WHAT IS REQUIRED: Word for word, return the lines from the top of the listing to the line containing "nor3_2 | 1 | 2", both ends included, and no others.

DATASET EXTRACT:
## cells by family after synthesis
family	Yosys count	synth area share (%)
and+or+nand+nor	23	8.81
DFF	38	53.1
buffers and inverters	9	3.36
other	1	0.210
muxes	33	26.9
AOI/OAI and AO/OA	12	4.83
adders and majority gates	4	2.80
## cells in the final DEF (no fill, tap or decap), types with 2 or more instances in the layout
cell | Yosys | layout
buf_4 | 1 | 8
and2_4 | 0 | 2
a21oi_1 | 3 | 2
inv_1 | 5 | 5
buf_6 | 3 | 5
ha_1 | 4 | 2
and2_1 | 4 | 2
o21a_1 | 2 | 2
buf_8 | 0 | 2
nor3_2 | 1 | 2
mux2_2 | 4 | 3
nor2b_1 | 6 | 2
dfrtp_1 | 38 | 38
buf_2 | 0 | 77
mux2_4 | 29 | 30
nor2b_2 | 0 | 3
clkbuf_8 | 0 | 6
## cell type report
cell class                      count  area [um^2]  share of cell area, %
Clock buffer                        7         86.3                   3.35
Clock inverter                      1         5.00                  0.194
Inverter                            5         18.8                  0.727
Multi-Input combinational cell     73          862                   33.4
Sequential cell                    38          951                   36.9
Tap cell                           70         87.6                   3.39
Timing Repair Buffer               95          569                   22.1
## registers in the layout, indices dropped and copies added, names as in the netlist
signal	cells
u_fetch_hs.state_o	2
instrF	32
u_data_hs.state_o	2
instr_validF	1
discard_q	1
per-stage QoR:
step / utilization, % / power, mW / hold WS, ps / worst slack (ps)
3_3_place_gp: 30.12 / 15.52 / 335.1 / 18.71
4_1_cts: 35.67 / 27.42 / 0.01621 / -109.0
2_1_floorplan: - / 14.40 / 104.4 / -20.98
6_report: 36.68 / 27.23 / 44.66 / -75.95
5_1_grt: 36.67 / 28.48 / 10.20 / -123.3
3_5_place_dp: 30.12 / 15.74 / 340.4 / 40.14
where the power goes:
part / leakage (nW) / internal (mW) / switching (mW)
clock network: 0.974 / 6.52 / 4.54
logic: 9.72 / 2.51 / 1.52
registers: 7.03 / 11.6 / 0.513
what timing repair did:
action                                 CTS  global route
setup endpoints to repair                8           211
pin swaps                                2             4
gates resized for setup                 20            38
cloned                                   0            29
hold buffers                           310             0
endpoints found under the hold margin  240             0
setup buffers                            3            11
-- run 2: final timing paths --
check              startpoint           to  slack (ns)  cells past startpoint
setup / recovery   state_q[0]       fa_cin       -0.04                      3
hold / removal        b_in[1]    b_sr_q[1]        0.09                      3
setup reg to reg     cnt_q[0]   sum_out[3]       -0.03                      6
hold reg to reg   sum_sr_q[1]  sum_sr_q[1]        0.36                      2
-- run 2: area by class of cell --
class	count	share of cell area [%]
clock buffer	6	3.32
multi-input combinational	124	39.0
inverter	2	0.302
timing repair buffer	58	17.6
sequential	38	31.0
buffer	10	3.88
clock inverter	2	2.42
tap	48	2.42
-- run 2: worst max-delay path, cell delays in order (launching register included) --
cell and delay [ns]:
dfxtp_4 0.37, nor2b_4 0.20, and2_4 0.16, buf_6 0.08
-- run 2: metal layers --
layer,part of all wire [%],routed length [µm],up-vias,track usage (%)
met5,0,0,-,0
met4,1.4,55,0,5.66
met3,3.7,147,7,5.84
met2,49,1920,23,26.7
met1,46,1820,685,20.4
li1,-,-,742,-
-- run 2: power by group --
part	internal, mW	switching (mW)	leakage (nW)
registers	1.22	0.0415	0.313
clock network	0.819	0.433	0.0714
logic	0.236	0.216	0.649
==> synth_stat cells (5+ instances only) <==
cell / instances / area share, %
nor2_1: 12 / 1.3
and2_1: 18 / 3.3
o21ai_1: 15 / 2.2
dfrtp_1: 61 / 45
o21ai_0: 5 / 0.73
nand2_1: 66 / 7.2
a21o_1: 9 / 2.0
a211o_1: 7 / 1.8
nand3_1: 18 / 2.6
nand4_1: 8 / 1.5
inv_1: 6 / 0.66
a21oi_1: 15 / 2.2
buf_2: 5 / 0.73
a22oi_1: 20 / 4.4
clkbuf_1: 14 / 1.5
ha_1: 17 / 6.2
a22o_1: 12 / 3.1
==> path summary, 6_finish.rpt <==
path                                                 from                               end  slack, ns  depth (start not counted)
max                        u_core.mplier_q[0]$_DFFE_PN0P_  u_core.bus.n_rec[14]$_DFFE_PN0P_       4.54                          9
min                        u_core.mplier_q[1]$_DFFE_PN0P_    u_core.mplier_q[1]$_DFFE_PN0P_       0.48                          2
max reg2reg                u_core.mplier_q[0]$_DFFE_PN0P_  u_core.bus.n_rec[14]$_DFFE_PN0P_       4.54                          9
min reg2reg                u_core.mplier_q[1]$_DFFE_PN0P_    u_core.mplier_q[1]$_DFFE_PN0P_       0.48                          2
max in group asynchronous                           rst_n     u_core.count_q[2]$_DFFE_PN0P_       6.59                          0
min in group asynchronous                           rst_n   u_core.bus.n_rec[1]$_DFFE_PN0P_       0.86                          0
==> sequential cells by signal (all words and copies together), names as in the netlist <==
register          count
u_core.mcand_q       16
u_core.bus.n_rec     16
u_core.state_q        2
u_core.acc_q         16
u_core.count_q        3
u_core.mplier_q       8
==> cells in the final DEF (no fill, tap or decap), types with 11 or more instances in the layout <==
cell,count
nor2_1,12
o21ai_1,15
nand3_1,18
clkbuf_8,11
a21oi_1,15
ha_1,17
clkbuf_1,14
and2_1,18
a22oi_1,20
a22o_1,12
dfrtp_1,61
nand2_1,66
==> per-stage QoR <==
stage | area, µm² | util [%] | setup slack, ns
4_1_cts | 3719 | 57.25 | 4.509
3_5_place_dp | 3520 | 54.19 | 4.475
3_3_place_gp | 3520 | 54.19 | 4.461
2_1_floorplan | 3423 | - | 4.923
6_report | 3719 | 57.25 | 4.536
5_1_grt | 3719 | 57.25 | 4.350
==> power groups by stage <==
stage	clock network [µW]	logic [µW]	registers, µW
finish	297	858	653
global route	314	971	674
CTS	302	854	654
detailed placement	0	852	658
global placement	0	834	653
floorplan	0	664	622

TASK SOLUTION:
## cells by family after synthesis
family	Yosys count	synth area share (%)
and+or+nand+nor	23	8.81
DFF	38	53.1
buffers and inverters	9	3.36
other	1	0.210
muxes	33	26.9
AOI/OAI and AO/OA	12	4.83
adders and majority gates	4	2.80
## cells in the final DEF (no fill, tap or decap), types with 2 or more instances in the layout
cell | Yosys | layout
buf_4 | 1 | 8
and2_4 | 0 | 2
a21oi_1 | 3 | 2
inv_1 | 5 | 5
buf_6 | 3 | 5
ha_1 | 4 | 2
and2_1 | 4 | 2
o21a_1 | 2 | 2
buf_8 | 0 | 2
nor3_2 | 1 | 2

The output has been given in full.